Zweiter Brutraum

„Es gibt kein zu früh, nur zu spät“, mit diesem Satz beschreibt Dr. Liebig die Zeit den zweiten Brutraum aufzusetzen. Den Zeitpunkt bestimmt die Salweide, sobald diese blüht wird der Brutraum erweitert, um dem Volk den nötigen Platz zur Entwicklung zu geben. Die Salweide zeigte ihre Blüten in diesem Jahr am 17. März.  Bei einer Kontrolle einige Tage vorher war noch keine Brut in den Völkern vorhanden, somit konnte ich mir etwas Zeit lassen. Heute war es soweit, dabei habe ich die Völker durchgesehen, die Volksstärke ermittelt, Futter kontrolliert, nach Brut geschaut und am Ende den zweiten Brutraum aufgesetzt.

Um die Volksstärke bestimmen zu können habe ich mir die Methode der Liebefelder Schätzmethode angeeignet. Aus meiner Sicht eine gute und einfache Möglichkeit, es ist lediglich etwas Übung von Nöten. Es hat sich bestätigt das zwei Völker normal sind und eins ein Schwächling. Keines der Völker gehört zu den starken mit mehr als 10 000 Bienen.

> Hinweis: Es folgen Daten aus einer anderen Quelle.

[src/rtl/alu_sequencer.sv]
// -----------------------------------------------------------------------------
// alu_sequencer
//
// Purpose: operand-fetch and write-back stage around the 8-bit registered ALU.
// Holds a 4 x 8-bit register file, accepts one register-to-register command
// at a time (IDLE -> EXEC -> WB -> IDLE, one command per 3 cycles), drives the
// ALU operands, waits out the ALU's one-cycle latency, then writes the result
// back and latches the flags.
//
// Parameters:
//   IDLE_OP   opcode driven to the ALU when nothing is in flight; it must hit
//             the ALU's default branch so the ALU keeps its result and CF.
//
// Ports:
//   clk       system clock (shared with the ALU)
//   reset     synchronous, active-high
//   bus       alu_seq_if.slave: command handshake, ALU bus, flags, debug read
//
// Configuration macro:
//   ALU_SEQ_IMM_EN  when defined, cmd_imm_sel=1 selects cmd_imm as operand B;
//                   when undefined, B is always rf[cmd_src] and the immediate
//                   inputs are ignored.
// -----------------------------------------------------------------------------
module alu_sequencer #(
    parameter logic [4:0] IDLE_OP = 5'b01111
) (
    input  logic      clk,
    input  logic      reset,
    alu_seq_if.slave  bus
);

    typedef enum logic [1:0] {
        ST_IDLE = 2'd0,
        ST_EXEC = 2'd1,
        ST_WB   = 2'd2
    } state_e;

    // CMP and TST share op[4:1]; they update flags but never write a register.
    localparam logic [3:0] OP_CMP_TST_HI = 4'b0101;

    state_e     state_q;
    logic [7:0] rf_q [4];
    logic [7:0] alu_a_q;
    logic [7:0] alu_b_q;
    logic [4:0] alu_op_q;
    logic [1:0] dst_q;
    logic       wb_en_q;
    logic       done_q;
    logic       cf_q;
    logic       zf_q;
    logic       sf_q;

    logic [7:0] operand_b;

`ifdef ALU_SEQ_IMM_EN
    assign operand_b = bus.cmd_imm_sel ? bus.cmd_imm : rf_q[bus.cmd_src];
`else
    assign operand_b = rf_q[bus.cmd_src];

    // Immediate inputs exist on the interface but have no function here.
    logic unused_imm;
    assign unused_imm = ^{bus.cmd_imm_sel, bus.cmd_imm};
`endif

    // Single FSM process: state, operand registers, register file and flags
    // all advance together.
    always_ff @(posedge clk) begin
        if (reset) begin
            state_q  <= ST_IDLE;
            alu_a_q  <= '0;
            alu_b_q  <= '0;
            alu_op_q <= 5'b00000;      // ADD 0+0: the ALU settles to CF=0 ZF=1 SF=0
            dst_q    <= '0;
            wb_en_q  <= 1'b0;
            done_q   <= 1'b0;
            cf_q     <= 1'b0;
            zf_q     <= 1'b0;
            sf_q     <= 1'b0;
            // NOTE: the register file is four plain flops, so it is reset like
            // any other state; a RAM macro could not be cleared this way.
            for (int i = 0; i < 4; i++) begin
                rf_q[i] <= '0;
            end
        end else begin
            // NOTE: every assignment in this clocked process is non-blocking so
            // each right-hand side sees the pre-edge value of every register.
            case (state_q)
                ST_IDLE: begin
                    alu_op_q <= IDLE_OP;
                    if (bus.cmd_valid) begin
                        // dst==src reads the same pre-command value for A and B.
                        alu_a_q  <= rf_q[bus.cmd_dst];
                        alu_b_q  <= operand_b;
                        alu_op_q <= bus.cmd_op;
                        dst_q    <= bus.cmd_dst;
                        wb_en_q  <= (bus.cmd_op[4:1] != OP_CMP_TST_HI);
                        state_q  <= ST_EXEC;
                    end
                end

                ST_EXEC: begin
                    // The ALU captures the command at the end of this cycle.
                    // Switching to IDLE_OP right away stops it re-executing the
                    // command during WB, which for ADC/SBC/RCL/RCR would advance
                    // its internal carry past the value latched into cf.
                    alu_op_q <= IDLE_OP;
                    done_q   <= 1'b1;
                    state_q  <= ST_WB;
                end

                ST_WB: begin
                    done_q   <= 1'b0;
                    cf_q     <= bus.alu_cf;
                    zf_q     <= bus.alu_zf;
                    sf_q     <= bus.alu_sf;
                    if (wb_en_q) begin
                        rf_q[dst_q] <= bus.alu_result;
                    end
                    alu_op_q <= IDLE_OP;
                    state_q  <= ST_IDLE;
                end

                default: begin
                    done_q   <= 1'b0;
                    alu_op_q <= IDLE_OP;
                    state_q  <= ST_IDLE;
                end
            endcase
        end
    end

    // Ready only in IDLE and never while reset is asserted.
    assign bus.cmd_ready = (state_q == ST_IDLE) && !reset;

    // A reset that lands in WB aborts the command, so the pulse is suppressed.
    assign bus.done      = done_q && !reset;

    assign bus.alu_a     = alu_a_q;
    assign bus.alu_b     = alu_b_q;
    assign bus.alu_op    = alu_op_q;
    assign bus.cf        = cf_q;
    assign bus.zf        = zf_q;
    assign bus.sf        = sf_q;
    assign bus.rd_data   = rf_q[bus.rd_sel];

endmodule
<file path="src/rtl/gemm_pkg.sv">
// Shared types and helpers for the GEMM result write-back path.
package gemm_pkg;

  typedef enum logic [1:0] {
    ST_IDLE  = 2'd0,
    ST_RUN   = 2'd1,
    ST_DRAIN = 2'd2,
    ST_DONE  = 2'd3
  } state_e;

  localparam logic [1:0] ICB_SIZE_WORD = 2'b10;

  typedef struct packed {
    logic [31:0] addr;
    logic [31:0] data;
  } icb_wr_t;

  // Word address of element idx; wraps modulo 2^32.
  function automatic logic [31:0] word_addr(input logic [31:0] base, input logic [31:0] idx);
    return (base & ~32'h3) + (idx << 2);
  endfunction

endpackage

</file>
<file path="src/rtl/gemm_sync_fifo.sv">
// Synchronous FIFO with the head word held in an output register.
module gemm_sync_fifo #(
  parameter int unsigned WIDTH = 32,
  parameter int unsigned DEPTH = 4
) (
  input  logic                       clk,
  input  logic                       rst,
  input  logic                       push,
  input  logic [WIDTH-1:0]           wdata,
  input  logic                       pop,
  output logic [WIDTH-1:0]           rdata,
  output logic                       full,
  output logic                       empty,
  output logic [$clog2(DEPTH):0]     count
);

  localparam int unsigned AW = $clog2(DEPTH);
  localparam int unsigned CW = AW + 1;

  logic [WIDTH-1:0] mem_q [DEPTH];
  logic [WIDTH-1:0] mem_d [DEPTH];
  logic [AW-1:0]    wr_ptr_q, wr_ptr_d;
  logic [AW-1:0]    rd_ptr_q, rd_ptr_d;
  logic [CW-1:0]    count_q, count_d;
  logic [WIDTH-1:0] head_q, head_d;
  logic             push_ok, pop_ok;

  assign push_ok = push & (count_q != CW'(DEPTH));
  assign pop_ok  = pop & (count_q != '0);

  always_comb begin
    mem_d    = mem_q;
    wr_ptr_d = wr_ptr_q;
    rd_ptr_d = rd_ptr_q;
    head_d   = head_q;
    count_d  = count_q + CW'(push_ok) - CW'(pop_ok);
    if (push_ok) begin
      mem_d[wr_ptr_q] = wdata;
      wr_ptr_d        = wr_ptr_q + AW'(1);
    end
    if (pop_ok) begin
      rd_ptr_d = rd_ptr_q + AW'(1);
    end
    // Next head: incoming word when the FIFO would otherwise run dry, else the next stored entry.
    if (pop_ok) begin
      if (count_q == CW'(1)) head_d = wdata;
      else                   head_d = mem_q[rd_ptr_q + AW'(1)];
    end else if (count_q == '0) begin
      head_d = wdata;
    end
  end

  always_ff @(posedge clk or posedge rst) begin
    if (rst) begin
      for (int i = 0; i < int'(DEPTH); i++) mem_q[i] <= '0;
      wr_ptr_q <= '0;
      rd_ptr_q <= '0;
      count_q  <= '0;
      head_q   <= '0;
    end else begin
      mem_q    <= mem_d;
      wr_ptr_q <= wr_ptr_d;
      rd_ptr_q <= rd_ptr_d;
      count_q  <= count_d;
      head_q   <= head_d;
    end
  end

  assign rdata = head_q;
  assign full  = (count_q == CW'(DEPTH));
  assign empty = (count_q == '0);
  assign count = count_q;

endmodule

</file>
<file path="src/rtl/gemm_result_writer.sv">
// Buffers GEMM result words and writes them over ICB to dst_base_addr + 4*index,
// tracking outstanding responses and reporting done/err for the NICE response.
module gemm_result_writer
  import gemm_pkg::*;
#(
  parameter int unsigned FIFO_DEPTH = 4,
  parameter int unsigned MAX_OUTS   = 2,
  parameter int unsigned DIM_W      = 16
) (
  input  logic             nice_clk,
  input  logic             nice_rst,
  input  logic             start,
  input  logic [31:0]      dst_base_addr,
  input  logic [DIM_W-1:0] lhs_rows,
  input  logic [DIM_W-1:0] rhs_cols,
  input  logic             res_valid,
  output logic             res_ready,
  input  logic [31:0]      res_data,
  output logic             nice_icb_cmd_valid,
  input  logic             nice_icb_cmd_ready,
  output logic [31:0]      nice_icb_cmd_addr,
  output logic             nice_icb_cmd_read,
  output logic [31:0]      nice_icb_cmd_wdata,
  output logic [1:0]       nice_icb_cmd_size,
  output logic             nice_mem_holdup,
  input  logic             nice_icb_rsp_valid,
  output logic             nice_icb_rsp_ready,
  input  logic             nice_icb_rsp_err,
  output logic             busy,
  output logic             done,
  output logic             err
);

  localparam int unsigned TW = 2 * DIM_W;
  localparam int unsigned CW = $clog2(FIFO_DEPTH) + 1;
  localparam int unsigned OW = 3;

  state_e        state_q, state_d;
  logic [TW-1:0] total_q, total_d;
  logic [TW-1:0] acc_q, acc_d;
  logic [TW-1:0] widx_q, widx_d;
  logic [31:0]   base_q, base_d;
  logic [31:0]   addr_q, addr_d;
  logic [OW-1:0] outs_q, outs_d;
  logic          err_q, err_d;
  logic          done_q, done_d;
  logic          busy_q, busy_d;
  logic          hold_q, hold_d;
  logic          rdy_q, rdy_d;
  logic          cvld_q, cvld_d;

  logic [CW-1:0] fifo_cnt, fifo_cnt_d;
  logic          fifo_full, fifo_empty;
  logic [31:0]   fifo_head;
  logic          push, pop, rsp_acc, rsp_orphan;
  logic [TW-1:0] job_total;
  icb_wr_t       cmd_pl;

  assign push       = res_valid & rdy_q & ~fifo_full;
  assign pop        = cvld_q & nice_icb_cmd_ready & ~fifo_empty;
  assign rsp_acc    = nice_icb_rsp_valid & (state_q != ST_IDLE) & (outs_q != '0);
  assign rsp_orphan = nice_icb_rsp_valid & (state_q != ST_IDLE) & (outs_q == '0);
  assign job_total  = TW'(lhs_rows) * TW'(rhs_cols);

  gemm_sync_fifo #(
    .WIDTH (32),
    .DEPTH (FIFO_DEPTH)
  ) u_fifo (
    .clk   (nice_clk),
    .rst   (nice_rst),
    .push  (push),
    .wdata (res_data),
    .pop   (pop),
    .rdata (fifo_head),
    .full  (fifo_full),
    .empty (fifo_empty),
    .count (fifo_cnt)
  );

  always_comb begin
    state_d    = state_q;
    total_d    = total_q;
    base_d     = base_q;
    acc_d      = acc_q + TW'(push);
    widx_d     = widx_q + TW'(pop);
    outs_d     = outs_q + OW'(pop) - OW'(rsp_acc);
    err_d      = err_q | rsp_orphan | (rsp_acc & nice_icb_rsp_err);
    fifo_cnt_d = fifo_cnt + CW'(push) - CW'(pop);

    unique case (state_q)
      ST_IDLE: begin
        if (start) begin
          base_d  = dst_base_addr;
          total_d = job_total;
          acc_d   = '0;
          widx_d  = '0;
          err_d   = 1'b0;
          state_d = (job_total == '0) ? ST_DONE : ST_RUN;
        end
      end
      ST_RUN:   if (acc_d == total_q) state_d = ST_DRAIN;
      ST_DRAIN: if ((widx_d == total_q) && (outs_d == '0)) state_d = ST_DONE;
      ST_DONE:  state_d = ST_IDLE;
      default:  state_d = ST_IDLE;
    endcase

    // Outputs are registered from next-state values so they line up with the state they describe.
    rdy_d  = (state_d == ST_RUN) && (fifo_cnt_d != CW'(FIFO_DEPTH)) && (acc_d < total_d);
    cvld_d = (fifo_cnt_d != '0) && (outs_d < OW'(MAX_OUTS));
    addr_d = word_addr(base_d, 32'(widx_d));
    done_d = (state_d == ST_DONE);
    busy_d = (state_d == ST_RUN) || (state_d == ST_DRAIN);
    hold_d = (state_d != ST_IDLE);
  end

  always_ff @(posedge nice_clk or posedge nice_rst) begin
    if (nice_rst) begin
      state_q <= ST_IDLE;
      total_q <= '0;
      acc_q   <= '0;
      widx_q  <= '0;
      base_q  <= '0;
      addr_q  <= '0;
      outs_q  <= '0;
      err_q   <= 1'b0;
      done_q  <= 1'b0;
      busy_q  <= 1'b0;
      hold_q  <= 1'b0;
      rdy_q   <= 1'b0;
      cvld_q  <= 1'b0;
    end else begin
      state_q <= state_d;
      total_q <= total_d;
      acc_q   <= acc_d;
      widx_q  <= widx_d;
      base_q  <= base_d;
      addr_q  <= addr_d;
      outs_q  <= outs_d;
      err_q   <= err_d;
      done_q  <= done_d;
      busy_q  <= busy_d;
      hold_q  <= hold_d;
      rdy_q   <= rdy_d;
      cvld_q  <= cvld_d;
    end
  end

  assign cmd_pl             = '{addr: addr_q, data: fifo_head};
  assign res_ready          = rdy_q;
  assign nice_icb_cmd_valid = cvld_q;
  assign nice_icb_cmd_addr  = cmd_pl.addr;
  assign nice_icb_cmd_wdata = cmd_pl.data;
  assign nice_icb_cmd_read  = 1'b0;
  assign nice_icb_cmd_size  = ICB_SIZE_WORD;
  assign nice_icb_rsp_ready = 1'b1;
  assign nice_mem_holdup    = hold_q;
  assign busy               = busy_q;
  assign done               = done_q;
  assign err                = err_q;

endmodule

</file>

Die Völker 2 und 4 haben jeweils ca. 5000 Bienen und Volk 3 nur etwa 2500. Eigentlich ein Sannierungsfall, ich bin mir nur noch nicht sicher ob ich diesen auf ein anderes Volk über ein Absperrgitter aufsetzen werde oder einfach weiter „normal“ entwickeln lasse.

Mal sehen was im Imkerverein drüber gesprochen wird. Ausreichend Futter und Brut war bei alle Völkern vorhanden. Leider ist nicht genug Futter vorhanden um eine komplette Futterrandwabe rauszunehmen für die Ableger. Ich muss im kommenden Herbst mehr Futter geben!

Da es in den nächsten Tagen eigentlich keinen Frost mehr geben soll und die Wetterprognose gut aussieht, habe ich auch gleich noch die Mäusegitter entfernt.